Querida espada,

se a inspiração não fosse tão elevada dir-te-ia que és mais do que quero. Corre água e pessoas à nossa volta, mas nada mais interessa. Foi só um ou dois segundos, ou um ou dez minutos, não me perguntem ao certo, mas não me interessa. É um momento para não esquecer, só isso interessa. E, por muito que quisesse, a minha tão elevada inspiração não me permite. Assombra-me o nosso tempo, aquele tempo que esperei tempos infinitos, que talvez tenha durado infinitamente. Foi tão doce... Tu sabes que sim, tu sabes possivelmente melhor que eu o que foi, ou não foi nada.
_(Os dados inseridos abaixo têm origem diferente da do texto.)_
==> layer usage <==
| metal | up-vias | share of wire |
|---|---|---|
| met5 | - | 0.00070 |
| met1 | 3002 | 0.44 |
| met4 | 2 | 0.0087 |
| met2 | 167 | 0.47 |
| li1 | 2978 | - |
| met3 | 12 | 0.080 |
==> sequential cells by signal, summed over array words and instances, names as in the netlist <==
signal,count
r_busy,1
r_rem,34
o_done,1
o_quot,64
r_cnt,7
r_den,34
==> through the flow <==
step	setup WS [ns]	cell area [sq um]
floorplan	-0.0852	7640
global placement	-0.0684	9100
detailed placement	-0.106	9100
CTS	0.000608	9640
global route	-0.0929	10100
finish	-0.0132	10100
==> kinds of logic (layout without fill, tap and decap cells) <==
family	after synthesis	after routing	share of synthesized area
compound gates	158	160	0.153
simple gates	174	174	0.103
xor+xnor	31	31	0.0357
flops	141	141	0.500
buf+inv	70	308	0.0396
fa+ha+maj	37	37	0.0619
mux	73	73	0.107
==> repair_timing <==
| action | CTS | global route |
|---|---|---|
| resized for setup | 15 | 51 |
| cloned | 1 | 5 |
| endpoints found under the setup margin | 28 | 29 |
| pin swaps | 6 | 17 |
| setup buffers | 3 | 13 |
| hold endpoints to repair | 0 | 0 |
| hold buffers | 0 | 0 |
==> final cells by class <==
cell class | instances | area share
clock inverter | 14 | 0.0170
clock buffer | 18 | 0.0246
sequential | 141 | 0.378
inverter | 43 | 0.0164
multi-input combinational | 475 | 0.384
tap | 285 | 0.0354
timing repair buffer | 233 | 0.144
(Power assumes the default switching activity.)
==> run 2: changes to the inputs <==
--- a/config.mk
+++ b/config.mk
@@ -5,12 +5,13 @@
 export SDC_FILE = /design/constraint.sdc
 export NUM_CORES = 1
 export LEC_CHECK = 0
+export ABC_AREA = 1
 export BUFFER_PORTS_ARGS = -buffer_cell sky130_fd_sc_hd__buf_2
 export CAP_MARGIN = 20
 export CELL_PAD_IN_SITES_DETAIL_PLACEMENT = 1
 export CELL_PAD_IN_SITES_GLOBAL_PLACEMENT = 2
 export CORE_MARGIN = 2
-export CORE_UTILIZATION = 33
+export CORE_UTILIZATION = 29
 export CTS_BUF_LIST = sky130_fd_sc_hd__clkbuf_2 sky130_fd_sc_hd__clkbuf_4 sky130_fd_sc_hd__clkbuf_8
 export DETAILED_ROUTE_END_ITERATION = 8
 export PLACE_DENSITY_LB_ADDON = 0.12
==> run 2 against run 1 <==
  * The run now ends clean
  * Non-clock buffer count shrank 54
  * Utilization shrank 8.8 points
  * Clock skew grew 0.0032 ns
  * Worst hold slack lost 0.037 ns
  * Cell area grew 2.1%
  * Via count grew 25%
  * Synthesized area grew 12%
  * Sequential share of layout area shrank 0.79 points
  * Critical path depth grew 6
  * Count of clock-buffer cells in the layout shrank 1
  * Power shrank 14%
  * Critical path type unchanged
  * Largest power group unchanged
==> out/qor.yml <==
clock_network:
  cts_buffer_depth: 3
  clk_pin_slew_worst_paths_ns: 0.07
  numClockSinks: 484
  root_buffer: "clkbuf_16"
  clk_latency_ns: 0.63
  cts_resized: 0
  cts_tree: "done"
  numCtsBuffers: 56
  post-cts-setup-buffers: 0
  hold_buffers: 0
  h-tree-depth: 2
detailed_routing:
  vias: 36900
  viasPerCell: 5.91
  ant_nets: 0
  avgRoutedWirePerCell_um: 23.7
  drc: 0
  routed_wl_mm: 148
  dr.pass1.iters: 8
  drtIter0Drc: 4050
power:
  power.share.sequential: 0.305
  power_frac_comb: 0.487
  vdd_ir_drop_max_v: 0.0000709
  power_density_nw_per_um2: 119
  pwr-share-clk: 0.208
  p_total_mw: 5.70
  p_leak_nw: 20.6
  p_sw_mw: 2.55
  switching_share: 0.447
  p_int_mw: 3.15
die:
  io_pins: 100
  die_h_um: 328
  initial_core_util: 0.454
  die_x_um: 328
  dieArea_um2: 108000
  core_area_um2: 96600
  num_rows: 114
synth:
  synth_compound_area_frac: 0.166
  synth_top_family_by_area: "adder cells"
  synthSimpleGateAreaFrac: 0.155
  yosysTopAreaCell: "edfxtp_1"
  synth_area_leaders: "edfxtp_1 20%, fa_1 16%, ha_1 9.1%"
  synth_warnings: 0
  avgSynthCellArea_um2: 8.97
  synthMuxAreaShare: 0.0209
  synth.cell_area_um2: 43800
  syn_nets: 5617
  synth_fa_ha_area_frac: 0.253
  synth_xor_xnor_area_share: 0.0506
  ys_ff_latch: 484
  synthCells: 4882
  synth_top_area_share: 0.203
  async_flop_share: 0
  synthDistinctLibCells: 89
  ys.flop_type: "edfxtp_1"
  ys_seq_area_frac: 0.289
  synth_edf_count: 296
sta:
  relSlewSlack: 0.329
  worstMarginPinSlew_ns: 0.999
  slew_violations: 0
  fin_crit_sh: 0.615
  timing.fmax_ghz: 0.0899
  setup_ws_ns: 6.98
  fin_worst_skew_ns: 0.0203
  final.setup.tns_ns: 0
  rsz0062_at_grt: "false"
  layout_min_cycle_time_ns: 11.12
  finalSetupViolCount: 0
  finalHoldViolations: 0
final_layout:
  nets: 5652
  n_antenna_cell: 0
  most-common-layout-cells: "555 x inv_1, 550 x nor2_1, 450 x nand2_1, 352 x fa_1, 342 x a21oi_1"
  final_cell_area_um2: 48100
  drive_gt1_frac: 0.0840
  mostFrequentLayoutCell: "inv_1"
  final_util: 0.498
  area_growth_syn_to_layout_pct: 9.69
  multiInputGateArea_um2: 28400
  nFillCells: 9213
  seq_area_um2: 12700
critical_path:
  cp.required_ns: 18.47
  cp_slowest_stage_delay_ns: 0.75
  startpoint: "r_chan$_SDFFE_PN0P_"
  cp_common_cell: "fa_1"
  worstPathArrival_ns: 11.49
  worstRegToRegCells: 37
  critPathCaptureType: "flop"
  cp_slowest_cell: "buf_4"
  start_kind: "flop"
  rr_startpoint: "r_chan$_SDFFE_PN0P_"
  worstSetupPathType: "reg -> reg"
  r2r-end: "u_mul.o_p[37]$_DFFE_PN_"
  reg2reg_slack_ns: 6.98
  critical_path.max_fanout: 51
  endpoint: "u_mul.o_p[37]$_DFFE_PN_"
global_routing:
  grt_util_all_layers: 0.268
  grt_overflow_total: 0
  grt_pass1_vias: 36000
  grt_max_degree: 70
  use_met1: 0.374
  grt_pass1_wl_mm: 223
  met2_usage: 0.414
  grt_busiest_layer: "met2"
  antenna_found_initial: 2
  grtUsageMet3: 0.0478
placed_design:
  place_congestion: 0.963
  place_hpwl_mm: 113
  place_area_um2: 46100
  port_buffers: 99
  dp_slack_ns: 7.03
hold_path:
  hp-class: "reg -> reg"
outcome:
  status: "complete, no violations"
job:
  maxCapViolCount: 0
**src/rtl/core/hrpd_pkg.sv**
```systemverilog
// Shared types, constants and the elaboration-time ratio table builder for the HSI-to-RGB duty block.
package hrpd_pkg;

  // field widths
  localparam int unsigned ADC_W      = 13;
  localparam int unsigned SAT_W      = 9;
  localparam int unsigned PERIOD_W   = 16;
  localparam int unsigned DUTY_W     = 16;
  localparam int unsigned RATIO_W    = 19;
  localparam int unsigned COMP_W     = 17;
  localparam int unsigned CFG_ADDR_W = 4;
  localparam int unsigned CFG_DATA_W = 32;

  // Q1.8 unity and register reset values
  localparam int unsigned UNITY          = 256;
  localparam int unsigned SAT_RESET      = 256;
  localparam int unsigned INTEN_RESET    = 128;
  localparam int unsigned PERIOD_RESET   = 8000;

  // angle constants in Q28
  localparam logic [63:0] ONE_Q28      = 64'd268435456;
  localparam logic [63:0] PI_Q28       = 64'd843314857;
  localparam logic [63:0] PI_THIRD_Q28 = PI_Q28 / 3;

  // register indexes
  typedef enum logic [1:0] {
    CFG_SATURATION = 2'd0,
    CFG_INTENSITY  = 2'd1,
    CFG_PWM_PERIOD = 2'd2
  } cfg_idx_e;

  // 120-degree sector, named after the component that leads it
  typedef enum logic [1:0] {
    SECTOR_RED   = 2'd0,
    SECTOR_GREEN = 2'd1,
    SECTOR_BLUE  = 2'd2
  } sector_e;

  typedef struct packed {
    logic [SAT_W-1:0]    saturation;
    logic [SAT_W-1:0]    intensity;
    logic [PERIOD_W-1:0] pwm_period;
  } cfg_t;

  typedef struct packed {
    logic    valid;
    sector_e sector;
  } hue_t;

  // Restoring division, evaluated only while building constants.
  function automatic logic [63:0] udiv64(input logic [63:0] num, input logic [63:0] den);
    logic [63:0] quo;
    logic [64:0] rem;
    quo = '0;
    rem = '0;
    for (int b = 63; b >= 0; b--) begin
      rem = {rem[63:0], num[b]};
      if (rem >= {1'b0, den}) begin
        rem    = rem - {1'b0, den};
        quo[b] = 1'b1;
      end
    end
    return quo;
  endfunction

  // Cosine by a thirteen-term Taylor series, Q28 in and out.
  function automatic logic signed [63:0] cos_q28(input logic signed [63:0] x);
    logic [63:0]        ax;
    logic [63:0]        x2;
    logic [63:0]        term;
    logic signed [63:0] sum;
    ax   = x[63] ? $unsigned(-x) : $unsigned(x);
    x2   = (ax * ax) >> 28;
    term = ONE_Q28;
    sum  = $signed(ONE_Q28);
    term = ((term * x2) >> 28) / 64'd2;   sum = sum - $signed(term);
    term = ((term * x2) >> 28) / 64'd12;  sum = sum + $signed(term);
    term = ((term * x2) >> 28) / 64'd30;  sum = sum - $signed(term);
    term = ((term * x2) >> 28) / 64'd56;  sum = sum + $signed(term);
    term = ((term * x2) >> 28) / 64'd90;  sum = sum - $signed(term);
    term = ((term * x2) >> 28) / 64'd132; sum = sum + $signed(term);
    term = ((term * x2) >> 28) / 64'd182; sum = sum - $signed(term);
    term = ((term * x2) >> 28) / 64'd240; sum = sum + $signed(term);
    term = ((term * x2) >> 28) / 64'd306; sum = sum - $signed(term);
    term = ((term * x2) >> 28) / 64'd380; sum = sum + $signed(term);
    term = ((term * x2) >> 28) / 64'd462; sum = sum - $signed(term);
    term = ((term * x2) >> 28) / 64'd552; sum = sum + $signed(term);
    return sum;
  endfunction

  // One entry of cos(a)/cos(60deg - a) in signed Q16, rounded to nearest.
  function automatic logic signed [RATIO_W-1:0] ratio_entry(input int unsigned idx,
                                                            input int unsigned entries);
    logic signed [63:0] a;
    logic signed [63:0] b;
    logic signed [63:0] num;
    logic signed [63:0] den;
    logic signed [63:0] res;
    logic [63:0]        mag;
    logic [63:0]        q;
    a   = $signed(udiv64(64'(idx) * 64'd2 * PI_Q28, 64'(entries) * 64'd3));
    b   = $signed(PI_THIRD_Q28) - a;
    num = cos_q28(a);
    den = cos_q28(b);
    if (den <= 64'sd0) begin
      den = 64'sd1;
    end
    mag = num[63] ? $unsigned(-num) : $unsigned(num);
    q   = udiv64((mag << 16) + ($unsigned(den) >> 1), $unsigned(den));
    res = num[63] ? -$signed(q) : $signed(q);
    return res[RATIO_W-1:0];
  endfunction

endpackage

```
**src/rtl/core/hrpd_comp.sv**
```systemverilog
// Component pipeline: HSI mixing, clamping and PWM duty scaling.
module hrpd_comp (
  input  logic                              clk_i,
  input  logic                              rst_ni,
  input  hrpd_pkg::hue_t                    hue_i,
  input  logic signed [hrpd_pkg::RATIO_W-1:0] ratio_i,
  input  hrpd_pkg::cfg_t                    cfg_i,
  output logic                              done_o,
  output logic [hrpd_pkg::DUTY_W-1:0]       red_duty_o,
  output logic [hrpd_pkg::DUTY_W-1:0]       green_duty_o,
  output logic [hrpd_pkg::DUTY_W-1:0]       blue_duty_o
);
  import hrpd_pkg::*;

  // divide by 3 through a rounded-up reciprocal; exact over the ranges used
  localparam int unsigned DIV3_SHIFT    = 20;
  localparam int unsigned DIV3_MUL      = ((1 << DIV3_SHIFT) + 2) / 3;
  localparam int unsigned DIV3_SM_SHIFT = 9;
  localparam int unsigned DIV3_SM_MUL   = ((1 << DIV3_SM_SHIFT) + 2) / 3;
  localparam int unsigned DIV3_BULK     = UNITY / 3;
  localparam int unsigned NW            = 26;
  localparam int unsigned MIN_W         = 15;
  localparam int unsigned PR_W          = COMP_W + PERIOD_W;
  localparam int unsigned FULL_W        = PR_W + SAT_W;

  logic [SAT_W-1:0] sat_eff, iv_eff;

  hue_t a_q, b_q, c_q, d_q;
  logic ve_q, vf_q;

  logic signed [RATIO_W-1:0] ratio_a;
  logic signed [28:0]  mix_prod, mix_sum;
  logic [NW-1:0]       num_b_q, num_b_d;
  logic [36:0]         main_prod;
  logic [COMP_W-1:0]   main_c_q, main_c_d;
  logic [MIN_W-1:0]    minor_c_q, minor_c_d;
  logic [SAT_W-1:0]    minor_v;
  logic [15:0]         minor_lo;
  logic [COMP_W-1:0]   comp_d_q [3];
  logic [COMP_W-1:0]   comp_d_d [3];
  logic [PR_W-1:0]     pr_e_q [3];
  logic [PR_W-1:0]     pr_e_d [3];
  logic [DUTY_W-1:0]   duty_q [3];
  logic [DUTY_W-1:0]   duty_d [3];

  // clamp the Q1.8 registers at unity
  assign sat_eff = (cfg_i.saturation > SAT_W'(UNITY)) ? SAT_W'(UNITY) : cfg_i.saturation;
  assign iv_eff  = (cfg_i.intensity > SAT_W'(UNITY)) ? SAT_W'(UNITY) : cfg_i.intensity;
  assign ratio_a = ratio_i;

  // main numerator: one plus saturation times ratio, dropped at zero
  always_comb begin
    mix_prod = $signed({1'b0, sat_eff}) * ratio_a;
    mix_sum  = 29'sd16777216 + mix_prod;
    num_b_d  = mix_sum[28] ? '0 : mix_sum[NW-1:0];
  end

  // main over 768 and the minor component
  always_comb begin
    main_prod = 37'(num_b_q[NW-1:8]) * 37'(DIV3_MUL);
    main_c_d  = main_prod[DIV3_SHIFT +: COMP_W];
    minor_v   = SAT_W'(UNITY) - sat_eff;
    minor_lo  = 16'(minor_v) * 16'(DIV3_SM_MUL);
    minor_c_d = MIN_W'(17'(minor_v) * 17'(DIV3_BULK) + 17'(minor_lo[15:DIV3_SM_SHIFT]));
  end

  // place main, minor and rest by sector, or grey on all three when saturation is zero
  always_comb begin
    logic signed [18:0] rest_s;
    logic [COMP_W-1:0]  rest;
    logic [COMP_W-1:0]  minor;
    logic [COMP_W-1:0]  grey;
    rest_s = 19'sd65536 - $signed({2'b00, main_c_q}) - $signed({4'b0000, minor_c_q});
    rest   = rest_s[18] ? '0 : rest_s[COMP_W-1:0];
    minor  = COMP_W'(minor_c_q);
    grey   = {iv_eff, 8'h00};
    case (c_q.sector)
      SECTOR_RED: begin
        comp_d_d[0] = main_c_q;
        comp_d_d[1] = rest;
        comp_d_d[2] = minor;
      end
      SECTOR_GREEN: begin
        comp_d_d[0] = minor;
        comp_d_d[1] = main_c_q;
        comp_d_d[2] = rest;
      end
      default: begin
        comp_d_d[0] = rest;
        comp_d_d[1] = minor;
        comp_d_d[2] = main_c_q;
      end
    endcase
    if (sat_eff == '0) begin
      comp_d_d[0] = grey;
      comp_d_d[1] = grey;
      comp_d_d[2] = grey;
    end
  end

  // scale by period, then by intensity, and saturate
  always_comb begin
    logic [FULL_W-1:0] full;
    logic [FULL_W-25:0] shifted;
    for (int c = 0; c < 3; c++) begin
      pr_e_d[c] = PR_W'(comp_d_q[c]) * PR_W'(cfg_i.pwm_period);
      full      = FULL_W'(pr_e_q[c]) * FULL_W'(iv_eff);
      shifted   = full[FULL_W-1:24];
      duty_d[c] = (shifted > (FULL_W-24)'(16'hFFFF)) ? 16'hFFFF : shifted[DUTY_W-1:0];
    end
  end

  // advance the valid bits and sectors
  always_ff @(posedge clk_i or negedge rst_ni) begin
    if (!rst_ni) begin
      a_q  <= '0;
      b_q  <= '0;
      c_q  <= '0;
      d_q  <= '0;
      ve_q <= 1'b0;
      vf_q <= 1'b0;
    end else begin
      a_q  <= hue_i;
      b_q  <= a_q;
      c_q  <= b_q;
      d_q  <= c_q;
      ve_q <= d_q.valid;
      vf_q <= ve_q;
    end
  end

  // advance the payload
  always_ff @(posedge clk_i) begin
    num_b_q   <= num_b_d;
    main_c_q  <= main_c_d;
    minor_c_q <= minor_c_d;
    for (int c = 0; c < 3; c++) begin
      comp_d_q[c] <= comp_d_d[c];
      pr_e_q[c]   <= pr_e_d[c];
      duty_q[c]   <= duty_d[c];
    end
  end

  assign done_o       = vf_q;
  assign red_duty_o   = duty_q[0];
  assign green_duty_o = duty_q[1];
  assign blue_duty_o  = duty_q[2];

endmodule
```
**config.mk**
```make
export PLATFORM = sky130hd
export DESIGN_NAME = hrpd_comp
export DESIGN_NICKNAME = d
export VERILOG_FILES = /design/src/rtl/core/hrpd_pkg.sv /design/src/rtl/core/hrpd_comp.sv
export SDC_FILE = /design/constraint.sdc
export NUM_CORES = 2
export LEC_CHECK = 0
export BUFFER_PORTS_ARGS = -buffer_cell sky130_fd_sc_hd__buf_2
export CAP_MARGIN = 20
export CORE_MARGIN = 5
export CORE_UTILIZATION = 60
export CTS_CLUSTER_DIAMETER = 120
export DETAILED_ROUTE_END_ITERATION = 10
export GPL_ROUTABILITY_DRIVEN = 0
export PLACE_DENSITY = 0.76
export SETUP_SLACK_MARGIN = 0.1
export SYNTH_ARGS = -nofsm -noshare
export SYNTH_HDL_FRONTEND = slang
export SYNTH_SLANG_ARGS = --single-unit
```
**constraint.sdc**
```tcl
create_clock -name clk_i -period 9.4 [get_ports clk_i]
set_clock_uncertainty 0.15 [all_clocks]
set_input_delay 2.82 -clock clk_i [delete_from_list [all_inputs] [get_ports clk_i]]
set_output_delay 2.82 -clock clk_i [all_outputs]
set_load 0.05 [all_outputs]
```
==> flow_results.org <==
** Layout
- The finished layout holds 10030 standard cells, fillers aside.
- In the final design database the tool counted 10810 nets.
- Cells with a size suffix above 1 make up 5.479% of the layout.
- Cells fill 64.51% of the core in the end.
- The area growth from synthesis to layout is 6.510%.

** Global route
- Global-route wire length before repair :: 281100 um
- Entering global routing, the biggest net connects 103 pins.
- Summed over all layers, the global routing overflow is 0.
- Vias in the first global route :: 59000
- Antenna violations before repair :: 6
- For this run, the total global-route usage over all layers was measured as 26.61%.

** Timing
- Worst slew margin :: 36.87%
- Setup violations remaining at the end of the flow were counted as 0.
- The number of hold violations in the final report is 0.
- Final-report max-slew violation count :: 0
- Final worst-path cycle share :: 96.24%
- Setup repair after global routing could not meet its margin everywhere.
- Worst Max-Slew Pin Slew :: 945.7 ps
- Worst-case hold slack :: 197.0 ps
- Timing would allow up to 110.5 MHz.
- For the finished layout, the period the worst path requires is 9046 ps.

** Floorplanning
- The die covers 0.1283 mm2.
- The die is 358.2 um tall.
- The die is 358.2 um wide.
- Ports :: 107
- The floorplan has 127 rows.
- Floorplan core area :: 0.1201 mm2
- Starting density of the core :: 60.57%

** Setup path
- Category of the worst setup path launch point :: primary input
- The startpoint identified for the worst register-to-register timing path is comp_d_q[0][10]$_DFF_P_.
- CP Data Required Time :: 9740 ps
- Worst Setup Path Type :: in -> reg
- Arrival time of the worst setup path :: 9380 ps
- In this run the worst setup path begins at cfg_i[7].
- The worst setup path is captured at a register.
- Along the worst path, the maximum fanout reaches 15.

** Synthesis
- Top_reg_cell synth :: dfxtp_1
- Of all cell types, the one taking the most synthesized area is fa_1.
- The share of the Yosys chip area taken by registers is 7.236%.
- For this run, asynchronously set or reset flops after synthesis account for 4.615%.
- By area, the combinational part of the netlist is dominated by adder cells.
- The number of different library cells used by synthesis comes to 71.
- Multiplexer cells account for 0.2476% of the synthesized area.
- Post-synth EDFFs :: 0
- Summing the areas of all compound-gate instances in the mapped netlist gives 5.398% of the synthesized area.
- Top cells by area, synth :: fa_1 43%, ha_1 14%, inv_1 11%
- After Yosys synthesis, full adders, half adders and majority gates account for 56.74% of the synthesized area.
- After Yosys synthesis, XOR and XNOR cells account for 2.430% of the synthesized area.
- Portion of synthesized cell area occupied by the leading cell type :: 42.81%
- Simple-gate portion of the synthesized area :: 14.75%
- Number of register bits inferred by synthesis :: 260
- Each instance of the synthesized netlist takes up on average 8.662 um2.
- Synthesis Warnings :: 0
- In this run the cell area of the synthesized design comes to 0.07276 mm2.
- The cell count after synthesis came out at 8400.
- Net count after synthesis :: 10820

** Clock network
- Clock tree from TritonCTS :: built
- Clock tree synthesis selected as its root buffer the cell clkbuf_16.
- TritonCTS sink count :: 260
- Clock-pin slew was measured on the worst setup and hold paths at 60 ps.
- Buffer levels on the longest clock path :: 3
- Inserted Clock Buffers :: 39
- CTS HTree Levels :: 2
- Latest clock arrival within the worst-skew pair :: 630 ps

** Route
- Detailed-routing iteration count for the pre-antenna-repair pass :: 6
- Number of DRC violations after detailed routing :: 0
- Vias per cell :: 5.419
- For this block, the routed nets add up to 163900 um of wire.
- Number of nets still failing antenna checks after routing :: 0
- The routed layout has 54360 vias.
- After detailed routing, the average wire length per cell comes to 16.34 um.
- Initial DRC Count :: 3252

** Worst hold path
- In this run the most critical hold path is launched from b_q[0]$_DFF_PN0_.
- The worst hold path belongs to the class reg -> reg.

** Placement
- Number of input and output port buffers inserted :: 106
- Counting tap cells, the placed design contains a total of 9950 instances.
- Post-DP HPWL :: 136100 um

** Status
- Outcome :: finished clean

** Flow run
- The tool flagged a number of max-cap violations equal to 0.
-- routing by layer --
layer | vias up | global-route usage (%) | wire length [um]
li1 | 24600 | - | -
met1 | 27410 | 33.65 | 64680
met2 | 1956 | 47.25 | 82300
met3 | 392 | 3.724 | 11040
met4 | 2 | 8.865 | 5898
met5 | - | 0 | 7
-- logic make-up after synthesis --
logic type | count (synthesis)
buffers and inverters | 2557
adder cells (fa/ha/maj) | 2366
multiplexers | 18
AO/OA/AOI/OAI | 601
XOR/XNOR | 201
AND/OR/NAND/NOR | 2397
flip-flops | 260
-- placed cells by master (no fill, tap or decap), types with 14 or more instances in the layout --
cell type / Yosys / final
nand4_1: 21 / 21
nor2_1: 144 / 144
nand2_1: 1544 / 1543
buf_2: 2 / 103
inv_1: 2170 / 2163
buf_12: 0 / 23
o21a_1: 40 / 40
xnor2_1: 134 / 131
xor2_1: 66 / 65
buf_4: 0 / 200
nor2b_1: 42 / 31
a21o_1: 90 / 90
nand3_1: 40 / 40
and2_1: 453 / 452
ha_1: 810 / 802
a22oi_1: 24 / 24
o21bai_1: 28 / 26
clkbuf_16: 0 / 39
a211oi_1: 14 / 14
nand2b_1: 45 / 45
fa_1: 1556 / 1556
dfxtp_1: 248 / 248
mux2i_1: 18 / 18
a21oi_1: 186 / 179
o31ai_1: 19 / 19
and3_1: 17 / 17
o21ai_0: 86 / 79
nor3_1: 47 / 47
-- sequential cells by signal, summed over array words and instances (netlist names) --
signal	cells
duty_q	48
done_o	1
c_q	3
b_q	3
minor_c_q	15
ve_q	1
num_b_q	18
pr_e_q	99
d_q	1
main_c_q	17
a_q	3
comp_d_q	51
-- what timing repair did --
item | in CTS | in global routing
resized for setup | 0 | 13
hold buffers | 0 | 0
setup buffers | 0 | 4
setup endpoints to repair | 0 | 9
-- stage by stage --
step	setup slack, ps	setup TNS [ps]	instance area, um2
2_1_floorplan	-72.71	-104.0	72980
3_5_place_dp	-416.9	-2679	76030
3_3_place_gp	-286.1	-1232	76020
4_1_cts	214.9	0	77390
5_1_grt	11.74	0	77490
6_report	353.9	0	77500
-- synth_stat cells (21+ instances only) --
master and instances:
dfxtp_1 248, nand4_1 21, nor2_1 144, inv_1 2170, nand2_1 1544, xor2_1 66
o21a_1 40, nand2b_1 45, o21bai_1 28, nand3_1 40, buf_1 102, clkbuf_1 283
a22oi_1 24, a21oi_1 186, ha_1 810, fa_1 1556, and2_1 453, nor2b_1 42
nor3_1 47, o21ai_0 86, xnor2_1 134, a21o_1 90
-- critical path: stages --
cell	delay, ps
buf_2	340
buf_4	310
nand2_1	120
fa_1	600
fa_1	450
fa_1	580
fa_1	460
fa_1	490
inv_1	50
fa_1	430
ha_1	310
a21o_1	190
a21o_1	170
a21o_1	180
a21o_1	170
a21o_1	210
a221oi_1	350
buf_4	190
a2111oi_0	110
o21a_1	210
o21a_1	200
o311ai_0	430
-- cell type report --
cell class / instances / area, um2
fill: 9803 / 42630
tap: 1612 / 2017
clock inverter: 26 / 344.1
sequential: 260 / 5265
timing repair buffer: 329 / 2504
inverter: 2170 / 8150
clock buffer: 46 / 1022
multi-input combinational: 5583 / 58180
antenna: 5 / 12.51
-- path summary, 6_finish.rpt --
kind	end	slack, ps	depth (start not counted)
setup reg to reg	pr_e_q[0][31]$_DFF_P_	2080	24
min in group asynchronous	c_q[0]$_DFF_PN0_	1920	1
hold / removal	c_q[0]$_DFF_PN0_	200	0
max in group asynchronous	b_q[0]$_DFF_PN0_	6960	1
hold reg to reg	c_q[0]$_DFF_PN0_	200	0
setup / recovery	pr_e_q[0][31]$_DFF_P_	350	22
Power is not shown: default switching activity piles up to over one toggle a cycle in this logic, so the estimate is an artifact.
===== config.mk =====
export PLATFORM = sky130hd
export DESIGN_NAME = hrpd_hue
export DESIGN_NICKNAME = d
export VERILOG_FILES = /design/src/rtl/core/hrpd_pkg.sv /design/src/rtl/core/hrpd_hue.sv
export SDC_FILE = /design/constraint.sdc
export NUM_CORES = 1
export LEC_CHECK = 0
export BUFFER_PORTS_ARGS = -buffer_cell sky130_fd_sc_hd__buf_4
export CAP_MARGIN = 40
export CORE_ASPECT_RATIO = 0.9
export CORE_UTILIZATION = 58
export DETAILED_ROUTE_END_ITERATION = 12
export PLACE_DENSITY = 0.78
export SLEW_MARGIN = 5
export SYNTH_ARGS = -nofsm -noshare
export SYNTH_HDL_FRONTEND = slang
export SYNTH_SLANG_ARGS = --single-unit

===== constraint.sdc =====
create_clock -name clk_i -period 5.5 [get_ports clk_i]
set_input_delay 0.275 -clock clk_i [delete_from_list [all_inputs] [get_ports clk_i]]
set_output_delay 0.275 -clock clk_i [all_outputs]
set_load 0.05 [all_outputs]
Sabes que mais? as duvidas, como esta que te apresenta, já nada me incomodam. Só sei o que senti, e que há tanto tempo queria de novo sentir, o que toquei, e que há tanto tempo ansiava por tocar, o que saboreei, e que esperei anos para saborear. E sei que também o fizeste, e sei que gostava de o fazer outra vez. Sentir da mesma forma a não existência de mundo à minha volta, e as pessoas correm e a água corre, mas nada corre como o nosso sangue. De novo voltar a não ver nada e de olhos fechados, ver tudo o mundo, ver tudo o que queria ver. Sentir. Correr.